V5 development progress - Search depth control
This allows you to configure the behaviour of the search engine when searching very large sites. This affects how far your searches will be able to go when a large number of results is returned (usually when someone performs a vague search on a large site with tens of thousands of pages).
This feature can be found under the "Limits" tab of the configuration window. There is a slider bar labeled, "Optimize search behaviour for large sites".
You can select between having a slower search that returns more ranked results vs a fast search that returns fewer ranked results. This is a useful feature when you have 100,000's of pages in your index. But has little to no effect on small sites.
It has the biggest impact is when people use exact phrase searches and the phrase is made up of common words, and the search is across a large number of large documents. This type of search would normally be fairly disk and CPU intensive. Selecting a fast search would result in the search set being trimmed down to the most promising documents. Less documents will be be examined for the matching exact phrase, which will be faster, but runs the risk that some hits are missed.
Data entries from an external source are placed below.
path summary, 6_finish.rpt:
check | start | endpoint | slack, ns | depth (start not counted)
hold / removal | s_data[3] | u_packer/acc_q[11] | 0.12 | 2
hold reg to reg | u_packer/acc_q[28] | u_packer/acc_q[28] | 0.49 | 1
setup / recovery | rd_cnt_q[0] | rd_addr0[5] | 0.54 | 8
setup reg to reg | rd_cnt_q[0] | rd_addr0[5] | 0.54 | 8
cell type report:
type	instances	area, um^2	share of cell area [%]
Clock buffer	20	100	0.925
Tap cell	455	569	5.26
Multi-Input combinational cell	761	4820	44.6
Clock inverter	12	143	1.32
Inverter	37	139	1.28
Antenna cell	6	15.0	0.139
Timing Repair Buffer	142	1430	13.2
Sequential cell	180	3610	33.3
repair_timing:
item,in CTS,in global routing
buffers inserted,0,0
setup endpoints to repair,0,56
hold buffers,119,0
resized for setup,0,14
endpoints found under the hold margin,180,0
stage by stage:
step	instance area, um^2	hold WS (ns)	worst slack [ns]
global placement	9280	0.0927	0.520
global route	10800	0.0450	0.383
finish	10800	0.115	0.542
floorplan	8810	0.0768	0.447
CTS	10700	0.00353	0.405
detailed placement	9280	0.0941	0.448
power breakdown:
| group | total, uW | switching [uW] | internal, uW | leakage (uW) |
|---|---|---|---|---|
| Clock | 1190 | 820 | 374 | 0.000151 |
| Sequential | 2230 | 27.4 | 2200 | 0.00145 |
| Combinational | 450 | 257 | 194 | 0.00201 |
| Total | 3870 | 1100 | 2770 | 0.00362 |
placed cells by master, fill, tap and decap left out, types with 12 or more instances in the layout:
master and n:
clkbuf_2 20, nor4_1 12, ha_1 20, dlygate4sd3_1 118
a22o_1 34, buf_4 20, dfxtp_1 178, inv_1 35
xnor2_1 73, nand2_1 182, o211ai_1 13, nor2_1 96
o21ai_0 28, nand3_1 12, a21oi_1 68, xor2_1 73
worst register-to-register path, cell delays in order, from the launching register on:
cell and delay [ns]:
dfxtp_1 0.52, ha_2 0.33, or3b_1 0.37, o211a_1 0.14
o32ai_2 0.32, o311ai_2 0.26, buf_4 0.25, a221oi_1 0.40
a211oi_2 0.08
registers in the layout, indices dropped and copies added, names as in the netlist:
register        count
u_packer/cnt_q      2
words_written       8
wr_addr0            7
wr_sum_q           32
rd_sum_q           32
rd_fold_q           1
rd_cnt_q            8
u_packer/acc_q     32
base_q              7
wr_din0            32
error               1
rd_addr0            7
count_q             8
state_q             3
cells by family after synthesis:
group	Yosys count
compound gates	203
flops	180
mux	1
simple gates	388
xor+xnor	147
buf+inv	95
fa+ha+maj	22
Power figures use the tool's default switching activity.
$ cat src/rtl/imm_enc_pkg.sv
// Shared widths, FSM state encoding and operand packing for the rotated-immediate encoder.
package imm_enc_pkg;

    localparam int ROT_W = 4;
    localparam int IMM_W = 8;
    localparam int SO_W  = 12;

    typedef enum logic [1:0] {
        IDLE       = 2'd0,
        SEARCH     = 2'd1,
        SEARCH_INV = 2'd2,
        DONE       = 2'd3
    } state_e;

    function automatic logic [SO_W-1:0] pack_so(input logic [ROT_W-1:0] rot,
                                                input logic [IMM_W-1:0] imm8);
        return {rot, imm8};
    endfunction

endpackage

$ cat src/rtl/imm_encoder_if.sv
// Request/response handshake bundle between a client and the immediate encoder.
interface imm_encoder_if;
    import imm_enc_pkg::*;

    logic              in_valid;
    logic              in_ready;
    logic [31:0]       value;
    logic              out_valid;
    logic              out_ready;
    logic [SO_W-1:0]   shift_operand;
    logic              found;
    logic              inverted;

    modport master (
        output in_valid, value, out_ready,
        input  in_ready, out_valid, shift_operand, found, inverted
    );

    modport slave (
        input  in_valid, value, out_ready,
        output in_ready, out_valid, shift_operand, found, inverted
    );

endinterface

$ cat src/rtl/imm_encoder_rot_match.sv
// Combinational test: does ROL32(word, rot) fit in the low byte? Module name imm_rot_match.
module imm_rot_match
    import imm_enc_pkg::*;
(
    input  logic [31:0]      word_i,
    input  logic [ROT_W-1:0] rot_i,
    output logic             match_o,
    output logic [IMM_W-1:0] imm8_o
);

    logic [31:0] cand;

    // Shift by 32 when rot is 0 yields zero, so the rotate degenerates cleanly.
    assign cand    = (word_i << rot_i) | (word_i >> (6'd32 - {2'b00, rot_i}));
    assign match_o = (cand[31:IMM_W] == '0);
    assign imm8_o  = cand[IMM_W-1:0];

endmodule

$ cat src/rtl/imm_encoder.sv
// Iterative 32-bit constant -> {rot, imm8} encoder, one rotation tested per cycle.
// Optional inverted (MVN-class) search enabled by defining IMM_ENC_INV_EN.
module imm_encoder
    import imm_enc_pkg::*;
(
    input  logic          clk,
    input  logic          rst_n,
    imm_encoder_if.slave  bus
);

    state_e            state_q, state_d;
    logic [ROT_W-1:0]  rot_q, rot_d;
    logic [31:0]       value_q, value_d;
    logic [SO_W-1:0]   so_q, so_d;
    logic              found_q, found_d;
    logic              inv_q, inv_d;
    logic              ovld_q, ovld_d;

    logic [31:0]       test_word;
    logic              match;
    logic [IMM_W-1:0]  imm8;

`ifdef IMM_ENC_INV_EN
    assign test_word = (state_q == SEARCH_INV) ? ~value_q : value_q;
`else
    assign test_word = value_q;
`endif

    imm_rot_match u_match (
        .word_i  (test_word),
        .rot_i   (rot_q),
        .match_o (match),
        .imm8_o  (imm8)
    );

    always_ff @(posedge clk) begin
        if (!rst_n) begin
            state_q <= IDLE;
            rot_q   <= '0;
            value_q <= '0;
            so_q    <= '0;
            found_q <= 1'b0;
            inv_q   <= 1'b0;
            ovld_q  <= 1'b0;
        end else begin
            state_q <= state_d;
            rot_q   <= rot_d;
            value_q <= value_d;
            so_q    <= so_d;
            found_q <= found_d;
            inv_q   <= inv_d;
            ovld_q  <= ovld_d;
        end
    end

    always_comb begin
        state_d = state_q;
        rot_d   = rot_q;
        value_d = value_q;
        so_d    = so_q;
        found_d = found_q;
        inv_d   = inv_q;
        ovld_d  = ovld_q;
        case (state_q)
            IDLE: begin
                if (bus.in_valid) begin
                    value_d = bus.value;
                    rot_d   = '0;
                    state_d = SEARCH;
                end
            end
            SEARCH: begin
                if (match) begin
                    so_d    = pack_so(rot_q, imm8);
                    found_d = 1'b1;
                    inv_d   = 1'b0;
                    ovld_d  = 1'b1;
                    state_d = DONE;
                end else if (rot_q == '1) begin
`ifdef IMM_ENC_INV_EN
                    rot_d   = '0;
                    state_d = SEARCH_INV;
`else
                    so_d    = '0;
                    found_d = 1'b0;
                    inv_d   = 1'b0;
                    ovld_d  = 1'b1;
                    state_d = DONE;
`endif
                end else begin
                    rot_d = rot_q + 1'b1;
                end
            end
`ifdef IMM_ENC_INV_EN
            SEARCH_INV: begin
                if (match) begin
                    so_d    = pack_so(rot_q, imm8);
                    found_d = 1'b1;
                    inv_d   = 1'b1;
                    ovld_d  = 1'b1;
                    state_d = DONE;
                end else if (rot_q == '1) begin
                    so_d    = '0;
                    found_d = 1'b0;
                    inv_d   = 1'b0;
                    ovld_d  = 1'b1;
                    state_d = DONE;
                end else begin
                    rot_d = rot_q + 1'b1;
                end
            end
`endif
            DONE: begin
                if (bus.out_ready) begin
                    ovld_d  = 1'b0;
                    state_d = IDLE;
                end
            end
            default: state_d = IDLE;
        endcase
    end

    // in_ready is the only unregistered output; it must drop while reset is held.
    assign bus.in_ready      = (state_q == IDLE) && rst_n;
    assign bus.out_valid     = ovld_q;
    assign bus.shift_operand = so_q;
    assign bus.found         = found_q;
    assign bus.inverted      = inv_q;

endmodule
$ cat src/flat_wrapper.sv
// flat-port wrapper written by rule: the top's interface ports become plain ports
module imm_encoder_flat import imm_enc_pkg::*;
  (clk, rst_n, bus_in_valid, bus_value, bus_out_ready, bus_in_ready, bus_out_valid, bus_shift_operand, bus_found, bus_inverted);
  imm_encoder_if bus_i ();
  input  logic clk;
  input  logic rst_n;
  input wire logic [$bits(bus_i.in_valid)-1:0] bus_in_valid;
  input wire logic [$bits(bus_i.value)-1:0] bus_value;
  input wire logic [$bits(bus_i.out_ready)-1:0] bus_out_ready;
  output wire logic [$bits(bus_i.in_ready)-1:0] bus_in_ready;
  output wire logic [$bits(bus_i.out_valid)-1:0] bus_out_valid;
  output wire logic [$bits(bus_i.shift_operand)-1:0] bus_shift_operand;
  output wire logic [$bits(bus_i.found)-1:0] bus_found;
  output wire logic [$bits(bus_i.inverted)-1:0] bus_inverted;
  assign bus_i.in_valid = bus_in_valid;
  assign bus_i.value = bus_value;
  assign bus_i.out_ready = bus_out_ready;
  assign bus_in_ready = bus_i.in_ready;
  assign bus_out_valid = bus_i.out_valid;
  assign bus_shift_operand = bus_i.shift_operand;
  assign bus_found = bus_i.found;
  assign bus_inverted = bus_i.inverted;
  imm_encoder u_core (.clk(clk), .rst_n(rst_n), .bus(bus_i));
endmodule
[config.mk]
export PLATFORM = sky130hd
export DESIGN_NAME = rr_pkt_arb
export DESIGN_NICKNAME = d
export VERILOG_FILES = /design/src/rtl/rr_pkt_arb.sv
export SDC_FILE = /design/constraint.sdc
export NUM_CORES = 1
export LEC_CHECK = 0
export CELL_PAD_IN_SITES_DETAIL_PLACEMENT = 1
export CELL_PAD_IN_SITES_GLOBAL_PLACEMENT = 1
export CORE_MARGIN = 2
export CORE_UTILIZATION = 41
export DETAILED_ROUTE_END_ITERATION = 10
export PLACE_DENSITY_LB_ADDON = 0.1
export SKIP_LAST_GASP = 1
export SLEW_MARGIN = 20
export SYNTH_ARGS = -nofsm -noshare
export SYNTH_HDL_FRONTEND = slang
export SYNTH_SLANG_ARGS = --single-unit
[constraint.sdc]
create_clock -name clk -period 6.4 [get_ports clk]
set_clock_uncertainty 0.05 [all_clocks]
set_input_delay 0.64 -clock clk [delete_from_list [all_inputs] [get_ports clk]]
set_output_delay 0.64 -clock clk [all_outputs]
set_load 0.02 [all_outputs]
Selecting a 'slow search' results in a near exhaustive search of the entire document set being done. Which can be resource intensive under the conditions noted above. But it is unlikely that any result will be missed.
When this feature activates, the user is warned with the following message, "Your search query contained too many common words to return the entire set of results available. Please try again with a more specific query for better results."
The V5 feature replaces the misunderstood "Max context seeks" feature that was in V4 of Zoom.
Because of the above changes, some users with large sites will find that it is no longer possible to do a wild card search for "**" or "*e*" to get all the pages indexed in V5. The search set will be trimed down to return results quicker. Note that these searches were only typically used for maintenance purposes by the website owner, and it is unlikely that an end user will perform such searches on your website (or expect useful results from doing so). For those not familar with wildcard searches, *e* means find every page that contains at least one word that contains the letter 'e'.
If you still wish to browse an entire list of the files indexed, you could either:
a) Browse the zoom_pagedata.zdat file (making sure NOT to edit the file)
b) Use the new "View or delete pages from existing index" feature in the Zoom Indexer application (find it under the menus: "Index"->"Manage existing index"). This will allow you to browse or look through the list of pages that have been indexed. Remember to load the ZCFG file with the settings for the corresponding index session first.
c) Enable logging to file when indexing, so that a list of all indexed files are saved to disk during indexing. See the "Index Log" tab of the Configuration window. You can turn off other messages so that only "Indexing" messages are stored.